Context: Abiraterone acetate is a small-molecule cytochrome P450 17A1 (CYP17A1) inhibitor that is active in castration-resistant prostate cancer.

Objective: Our objective was to determine the impact of abiraterone with and without dexamethasone treatment on in vivo steroidogenesis.

Design and methods: We treated 42 castrate, castration-resistant prostate cancer patients with continuous, daily abiraterone acetate and prospectively collected blood and urine before and during abiraterone treatment and after addition of dexamethasone 0.5 mg daily.

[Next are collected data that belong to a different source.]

### src/logic/rpo_pkg.sv
// constants shared by the receive parallel output port and its fifo
package rpo_pkg;

	// =========================================================
	// three-level select encoding
	localparam logic [1:0] RPO_TRI_LOW  = 2'h0;
	localparam logic [1:0] RPO_TRI_MID  = 2'h1;
	localparam logic [1:0] RPO_TRI_HIGH = 2'h2;

	// =========================================================
	// apb register map
	localparam int             RPO_ADDR_W    = 12;
	localparam logic [11:0]    RPO_CTRL_OFS  = 12'h000;
	localparam logic [11:0]    RPO_DIV_OFS   = 12'h004;
	localparam logic [11:0]    RPO_STAT_OFS  = 12'h008;

	// ctrl fields
	localparam int RPO_CTRL_DEC_LSB  = 0;
	localparam int RPO_CTRL_PAR_LSB  = 2;
	localparam int RPO_CTRL_SEL_LSB  = 4;
	localparam int RPO_CTRL_RXR_BIT  = 6;
	localparam int RPO_CTRL_REFR_BIT = 7;
	localparam logic [7:0] RPO_CTRL_RST = 8'h12;

	// div fields: recovered char period, reference half period (pclk cycles)
	localparam int RPO_DIV_REC_LSB = 0;
	localparam int RPO_DIV_REF_LSB = 8;
	localparam logic [15:0] RPO_DIV_RST = 16'h050a;

	// stat fields
	localparam int RPO_STAT_LVL_LSB  = 0;
	localparam int RPO_STAT_FULL_BIT = 4;
	localparam int RPO_STAT_UND_LSB  = 8;

	// =========================================================
	// character word carried through the fifo
	localparam int RPO_FIFO_DEPTH  = 8;
	localparam int RPO_CHAR_W      = 22;
	localparam int RPO_W_COMMA     = 0;
	localparam int RPO_W_ST_LSB    = 1;
	localparam int RPO_W_DEC_LSB   = 4;
	localparam int RPO_W_RAW_LSB   = 12;

	// output register reset: all zero data, odd parity bit set
	localparam logic [7:0] RPO_DATA_RST   = 8'h00;
	localparam logic [2:0] RPO_STATUS_RST = 3'h0;
	localparam logic       RPO_PAR_RST    = 1'b1;

endpackage

### src/logic/rpo_stream_if.sv
// valid/ready stream carrier between the port logic and its fifo
`timescale 1ns/1ps
interface rpo_stream_if #(
	parameter int W = 22
);
	logic         valid;
	logic         ready;
	logic [W-1:0] data;

	modport src (output valid, output data, input ready);
	modport snk (input valid, input data, output ready);
endinterface
===== src/verilog/dpd_defines.svh =====
// Constants of the dual-loop clock configuration block
`ifndef DPD_DEFINES_SVH
`define DPD_DEFINES_SVH

// Feedback ratio offset and limits
`define DPD_FB_BASE 8'h50
`define DPD_FB_MAX 8'h83
`define DPD_FB_FIELD_MAX 6'h33
`define DPD_FB_FIELD_W 6
// VCO band calibration
`define DPD_NUM_BANDS 7'h20
`define DPD_CAL_TIME_NS 1000
`define DPD_CLK_PERIOD_NS 10
`define DPD_CAL_CYCLES (`DPD_CAL_TIME_NS / `DPD_CLK_PERIOD_NS)
// Channel divider limits
`define DPD_VCO_DIV_MIN 3'h2
`define DPD_VCO_DIV_MAX 3'h6
`define DPD_POST_DIV_ZERO_RATIO 6'h20
// Fraction width
`define DPD_FRAC_W 12
// Format code whose CMOS pairs toggle in phase
`define DPD_FMT_IN_PHASE 3'h7
// Reset values
`define DPD_BAND_RST 5'h00

`endif


===== src/verilog/dpd_pkg.sv =====
// Types shared by the dual-loop clock configuration block
package dpd_pkg;

    // Output buffer kind of one port
    typedef enum logic [1:0] {
        DRV_LVPECL = 2'h0,
        DRV_LVDS = 2'h1,
        DRV_CMOS = 2'h2,
        DRV_OFF = 2'h3
    } dpd_drv_t;

    // Calibration sequencer states, one-hot
    typedef enum logic [2:0] {
        ST_IDLE = 3'h1,
        ST_CAL = 3'h2,
        ST_ARMED = 3'h4
    } dpd_cal_state_t;

endpackage


===== src/verilog/dpd_config_top.sv =====
// Configuration logic of the dual-loop clock generator
//
// Operation
// - Four power-down bits, one per channel
// - First format field selects first pair buffers
// - Second format field selects second pair buffers
// - CMOS pairs antiphase except marked code
// - Reference copy off when control is zero
// - First loop ratio integer, 80 to 131
// - First ratio is 80 plus six-bit field
// - Port rate is VCO over V times D; the channels here toggle every V*D cycles, a period of 2*V*D
// - Power-up calibration picks one of 32 bands
// - Second ratio is integer plus numerator/denominator
// - Reference divider zero means divide by one
// - VCO divider 2..6, output divider 1..32
// - Output divider code zero divides by 32
`timescale 1ns/10ps
`default_nettype none
`include "dpd_defines.svh"

module dpd_config_top
    import dpd_pkg::*;
#(
    parameter int CAL_CYCLES = `DPD_CAL_CYCLES
)
(
    // Clock and reset
    input wire logic ref_clk_i,
    input wire logic rst_i,
    // Channel power-down bits
    input wire logic chan_zero_power_off_i,
    input wire logic chan_one_power_off_i,
    input wire logic chan_two_power_off_i,
    input wire logic chan_three_power_off_i,
    // Reference path
    input wire logic refbuf_power_ctrl_i,
    input wire logic ref_div_sel_i,
    // Output format fields
    input wire logic [2:0] first_fmt_i,
    input wire logic [2:0] second_fmt_i,
    // Loop settings
    input wire logic [5:0] first_loop_feedback_field_i,
    input wire logic [5:0] second_loop_integer_field_i,
    input wire logic [11:0] numerator_value_i,
    input wire logic [11:0] denominator_value_i,
    input wire logic sdm_power_off_i,
    input wire logic bleed_enable_i,
    input wire logic band_recal_trigger_i,
    // Channel dividers
    input wire logic [2:0] vco_div_ch_zero_i,
    input wire logic [2:0] vco_div_ch_one_i,
    input wire logic [2:0] vco_div_ch_two_i,
    input wire logic [2:0] vco_div_ch_three_i,
    input wire logic [4:0] post_div_ch_zero_i,
    input wire logic [4:0] post_div_ch_one_i,
    input wire logic [4:0] post_div_ch_two_i,
    input wire logic [4:0] post_div_ch_three_i,
    // Clock ports
    output logic clock_port_zero_p_o,
    output logic clock_port_zero_n_o,
    output logic [1:0] clock_port_zero_mode_o,
    output logic clock_port_one_p_o,
    output logic clock_port_one_n_o,
    output logic [1:0] clock_port_one_mode_o,
    output logic clock_port_two_p_o,
    output logic clock_port_two_n_o,
    output logic [1:0] clock_port_two_mode_o,
    output logic clock_port_three_p_o,
    output logic clock_port_three_n_o,
    output logic [1:0] clock_port_three_mode_o,
    // Reference outputs
    output logic buffered_reference_pin_o,
    output logic pfd_tick_o,
    // Loop status
    output logic [7:0] first_loop_feedback_ratio_o,
    output logic [7:0] second_loop_integer_ratio_o,
    output logic [7:0] second_loop_inst_ratio_o,
    output logic integer_mode_o,
    output logic bleed_active_o,
    output logic frac_setting_error_o,
    // Calibration status
    output logic cal_busy_o,
    output logic [4:0] first_band_o,
    output logic [4:0] second_band_o
);

    // Format decode: {upper port kind, lower port kind, CMOS in phase}
    function automatic logic [4:0] fmt_decode(input logic [2:0] code);
        logic [4:0] r;
        r = {DRV_LVPECL, DRV_LVPECL, 1'b0};
        unique case (code)
            3'h0: r = {DRV_LVPECL, DRV_LVPECL, 1'b0};
            3'h1: r = {DRV_LVDS, DRV_LVDS, 1'b0};
            3'h2: r = {DRV_CMOS, DRV_LVPECL, 1'b0};
            3'h3: r = {DRV_CMOS, DRV_CMOS, 1'b0};
            3'h4: r = {DRV_CMOS, DRV_LVDS, 1'b0};
            3'h5: r = {DRV_LVPECL, DRV_LVDS, 1'b0};
            3'h6: r = {DRV_LVPECL, DRV_CMOS, 1'b0};
            3'h7: r = {DRV_CMOS, DRV_CMOS, (code == `DPD_FMT_IN_PHASE)};
        endcase
        return r;
    endfunction

    // Band from feedback field: 52 legal ratios spread over 32 bands
    function automatic logic [4:0] band_of(input logic [5:0] field);
        logic [5:0] f;
        logic [11:0] scaled;
        f = (field > `DPD_FB_FIELD_MAX) ? `DPD_FB_FIELD_MAX : field;
        scaled = ({6'h00, f} * {5'h00, `DPD_NUM_BANDS}) / 12'h034;
        return scaled[4:0];
    endfunction

    // Ratio from a six-bit field, offset and capped at the documented maximum
    function automatic logic [7:0] ratio_of(input logic [5:0] field);
        logic [7:0] r;
        r = `DPD_FB_BASE + {2'h0, field};
        return (r > `DPD_FB_MAX) ? `DPD_FB_MAX : r;
    endfunction

    // Decoded settings
    wire [4:0] first_fmt_dec = fmt_decode(first_fmt_i);
    wire [4:0] second_fmt_dec = fmt_decode(second_fmt_i);
    wire [7:0] first_ratio = ratio_of(first_loop_feedback_field_i);
    wire [7:0] second_ratio = ratio_of(second_loop_integer_field_i);
    // Modulator steps only with a legal non-zero fraction
    wire num_legal = (numerator_value_i < denominator_value_i);
    logic [11:0] acc_reg; // Fraction accumulator
    wire frac_on = !sdm_power_off_i && (numerator_value_i != 12'h000) && num_legal;
    wire [12:0] acc_sum = {1'b0, acc_reg} + {1'b0, numerator_value_i};
    wire acc_carry = (acc_sum >= {1'b0, denominator_value_i});
    wire [12:0] acc_wrapped = acc_sum - {1'b0, denominator_value_i};

    logic pfd_phase_reg; // Alternates when the reference is halved
    logic pfd_tick; // Phase detector update this cycle
    dpd_cal_state_t cal_state_reg; // Calibration sequencer
    dpd_cal_state_t cal_state_next;
    logic [15:0] cal_cnt_reg; // Calibration time counter
    wire cal_done = (cal_cnt_reg == 16'(CAL_CYCLES - 1));

    // Divide by one ticks every cycle; divide by two every other cycle
    assign pfd_tick = !ref_div_sel_i || pfd_phase_reg;

    // Reference divider phase
    always_ff @(posedge ref_clk_i) begin
        if (rst_i) begin
            pfd_phase_reg <= 1'b0;
        end else begin
            pfd_phase_reg <= ref_div_sel_i ? ~pfd_phase_reg : 1'b0;
        end
    end

    // Reference copy and phase detector tick, both registered
    always_ff @(posedge ref_clk_i) begin
        if (rst_i) begin
            buffered_reference_pin_o <= 1'b0;
            pfd_tick_o <= 1'b0;
        end else begin
            // Half-rate stand-in for the reference, held low when off
            buffered_reference_pin_o <= refbuf_power_ctrl_i
                                        ? ~buffered_reference_pin_o : 1'b0;
            pfd_tick_o <= pfd_tick;
        end
    end

    // Fraction accumulator: a carry adds one to the ratio for one update
    always_ff @(posedge ref_clk_i) begin
        if (rst_i || !frac_on) begin
            acc_reg <= 12'h000;
        end else if (pfd_tick) begin
            acc_reg <= acc_carry ? acc_wrapped[11:0] : acc_sum[11:0];
        end
    end

    // Loop ratios and mode flags
    always_ff @(posedge ref_clk_i) begin
        if (rst_i) begin
            first_loop_feedback_ratio_o <= `DPD_FB_BASE;
            second_loop_integer_ratio_o <= `DPD_FB_BASE;
            second_loop_inst_ratio_o <= `DPD_FB_BASE;
            integer_mode_o <= 1'b1;
            bleed_active_o <= 1'b0;
            frac_setting_error_o <= 1'b0;
        end else begin
            first_loop_feedback_ratio_o <= first_ratio;
            second_loop_integer_ratio_o <= second_ratio;
            if (!frac_on) begin
                second_loop_inst_ratio_o <= second_ratio;
            end else if (pfd_tick) begin
                second_loop_inst_ratio_o <= second_ratio + {7'h00, acc_carry};
            end
            // Integer mode needs all three settings, as the host must give them
            integer_mode_o <= sdm_power_off_i && !bleed_enable_i
                              && (numerator_value_i == 12'h000);
            bleed_active_o <= bleed_enable_i;
            frac_setting_error_o <= !sdm_power_off_i && !num_legal;
        end
    end

    // Calibration sequencing: reset acts as power-up; the trigger needs 1 then 0
    always_comb begin
        cal_state_next = cal_state_reg;
        unique case (cal_state_reg)
            ST_IDLE: begin
                if (band_recal_trigger_i) begin
                    cal_state_next = ST_ARMED;
                end
            end
            ST_ARMED: begin
                if (!band_recal_trigger_i) begin
                    cal_state_next = ST_CAL;
                end
            end
            ST_CAL: begin
                if (cal_done) begin
                    cal_state_next = ST_IDLE;
                end
            end
            default: cal_state_next = ST_IDLE;
        endcase
    end

    // Calibration state and timer
    always_ff @(posedge ref_clk_i) begin
        if (rst_i) begin
            cal_state_reg <= ST_CAL;
            cal_cnt_reg <= 16'h0000;
        end else begin
            cal_state_reg <= cal_state_next;
            cal_cnt_reg <= (cal_state_reg == ST_CAL && !cal_done)
                           ? cal_cnt_reg + 16'h0001 : 16'h0000;
        end
    end

    // Bands are taken from the fields present when calibration ends
    always_ff @(posedge ref_clk_i) begin
        if (rst_i) begin
            first_band_o <= `DPD_BAND_RST;
            second_band_o <= `DPD_BAND_RST;
            cal_busy_o <= 1'b1;
        end else begin
            if (cal_state_reg == ST_CAL && cal_done) begin
                first_band_o <= band_of(first_loop_feedback_field_i);
                second_band_o <= band_of(second_loop_integer_field_i);
            end
            cal_busy_o <= (cal_state_next == ST_CAL);
        end
    end

    // Four channels; first loop feeds ports zero and one
    dpd_out_channel u_ch0 (
        .ref_clk_i(ref_clk_i),
        .rst_i(rst_i),
        .power_off_i(chan_zero_power_off_i),
        .vco_div_i(vco_div_ch_zero_i),
        .post_div_i(post_div_ch_zero_i),
        .drv_mode_i(first_fmt_dec[2:1]),
        .cmos_in_phase_i(first_fmt_dec[0]),
        .clk_p_o(clock_port_zero_p_o),
        .clk_n_o(clock_port_zero_n_o),
        .drv_mode_o(clock_port_zero_mode_o)
    );

    dpd_out_channel u_ch1 (
        .ref_clk_i(ref_clk_i),
        .rst_i(rst_i),
        .power_off_i(chan_one_power_off_i),
        .vco_div_i(vco_div_ch_one_i),
        .post_div_i(post_div_ch_one_i),
        .drv_mode_i(first_fmt_dec[4:3]),
        .cmos_in_phase_i(first_fmt_dec[0]),
        .clk_p_o(clock_port_one_p_o),
        .clk_n_o(clock_port_one_n_o),
        .drv_mode_o(clock_port_one_mode_o)
    );

    dpd_out_channel u_ch2 (
        .ref_clk_i(ref_clk_i),
        .rst_i(rst_i),
        .power_off_i(chan_two_power_off_i),
        .vco_div_i(vco_div_ch_two_i),
        .post_div_i(post_div_ch_two_i),
        .drv_mode_i(second_fmt_dec[2:1]),
        .cmos_in_phase_i(second_fmt_dec[0]),
        .clk_p_o(clock_port_two_p_o),
        .clk_n_o(clock_port_two_n_o),
        .drv_mode_o(clock_port_two_mode_o)
    );

    dpd_out_channel u_ch3 (
        .ref_clk_i(ref_clk_i),
        .rst_i(rst_i),
        .power_off_i(chan_three_power_off_i),
        .vco_div_i(vco_div_ch_three_i),
        .post_div_i(post_div_ch_three_i),
        .drv_mode_i(second_fmt_dec[4:3]),
        .cmos_in_phase_i(second_fmt_dec[0]),
        .clk_p_o(clock_port_three_p_o),
        .clk_n_o(clock_port_three_n_o),
        .drv_mode_o(clock_port_three_mode_o)
    );

endmodule

`default_nettype wire


===== src/verilog/dpd_out_channel.sv =====
// One output channel: VCO divider, output divider and output buffer
`timescale 1ns/10ps
`default_nettype none
`include "dpd_defines.svh"

module dpd_out_channel
    import dpd_pkg::*;
(
    // Clock and reset
    input wire logic ref_clk_i,
    input wire logic rst_i,
    // Channel settings
    input wire logic power_off_i,
    input wire logic [2:0] vco_div_i,
    input wire logic [4:0] post_div_i,
    input wire logic [1:0] drv_mode_i,
    input wire logic cmos_in_phase_i,
    // Port pins
    output logic clk_p_o,
    output logic clk_n_o,
    output logic [1:0] drv_mode_o
);

    logic [2:0] vco_cnt_reg; // Counts VCO stand-in cycles
    logic [5:0] post_cnt_reg; // Counts VCO divider ticks
    logic [2:0] vco_ratio; // Clamped VCO divider ratio
    logic [5:0] post_ratio; // Output divider ratio
    logic vco_tick; // VCO divider wraps
    logic post_wrap; // Output divider wraps on this tick
    logic phase_next; // Next true-side level
    logic n_next; // Next complement-side level

    // Out-of-range codes are clamped so a bad setting never stalls the divider
    assign vco_ratio = (vco_div_i < `DPD_VCO_DIV_MIN) ? `DPD_VCO_DIV_MIN :
                       (vco_div_i > `DPD_VCO_DIV_MAX) ? `DPD_VCO_DIV_MAX : vco_div_i;
    // All-zero output divider code means the largest ratio
    assign post_ratio = (post_div_i == 5'h00) ? `DPD_POST_DIV_ZERO_RATIO
                                              : {1'b0, post_div_i};
    assign vco_tick = (vco_cnt_reg == vco_ratio - 3'h1);
    assign post_wrap = vco_tick && (post_cnt_reg == post_ratio - 6'h01);
    // Toggle once per V*D cycles: port period is 2*V*D stand-in cycles
    assign phase_next = post_wrap ? ~clk_p_o : clk_p_o;
    // Differential kinds and default CMOS pairs are antiphase
    assign n_next = (drv_mode_i == DRV_CMOS && cmos_in_phase_i) ? phase_next
                                                              : ~phase_next;

    // Divider cascade; a powered-down channel holds every stage quiet
    always_ff @(posedge ref_clk_i) begin
        if (rst_i || power_off_i) begin
            vco_cnt_reg <= 3'h0;
            post_cnt_reg <= 6'h00;
            clk_p_o <= 1'b0;
            clk_n_o <= 1'b0;
        end else begin
            vco_cnt_reg <= vco_tick ? 3'h0 : vco_cnt_reg + 3'h1;
            if (vco_tick) begin
                post_cnt_reg <= post_wrap ? 6'h00 : post_cnt_reg + 6'h01;
            end
            clk_p_o <= phase_next;
            clk_n_o <= n_next;
        end
    end

    // Buffer kind reported on the port, off while powered down
    always_ff @(posedge ref_clk_i) begin
        if (rst_i) begin
            drv_mode_o <= DRV_OFF;
        end else begin
            drv_mode_o <= power_off_i ? DRV_OFF : drv_mode_i;
        end
    end

endmodule

`default_nettype wire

Results: Treatment with single-agent abiraterone acetate was associated with accumulation of steroids with mineralocorticoid properties upstream of CYP17A1. This resulted in side effects, including hypertension, hypokalemia, and fluid overload, in 38 of 42 patients that were generally treated effectively with eplerenone. Importantly, serum and urinary androgens were suppressed by more than 90% from baseline. Urinary metabolites of 17-hydroxypregnenolone and 17-hydroxyprogesterone downstream of 17α-hydroxylase remained unchanged. However, 3α5α-17-hydroxypregnanolone, which can be converted via the backdoor pathway toward 5α-dihydrotestosterone, increased significantly and correlated with levels of the major 5α-dihydrotestosterone metabolite androsterone. In contrast, urinary metabolites of 11-deoxycortisol and active glucocorticoids declined significantly. Addition of dexamethasone to abiraterone acetate significantly suppressed ACTH and endogenous steroids, including 3α5α-17-hydroxypregnanolone.

Conclusion: CYP17A1 inhibition with abiraterone acetate is characterized by significant suppression of androgen and cortisol synthesis. The latter is associated with a rise in ACTH that causes raised mineralocorticoids, leading to side effects and incomplete 17α-hydroxylase inhibition. Concomitant inhibition of 17,20-lyase results in diversion of 17-hydroxyprogesterone metabolites toward androgen synthesis via the backdoor pathway. Addition of dexamethasone reverses toxicity and could further suppress androgens by preventing a rise in substrates of backdoor androgen synthesis.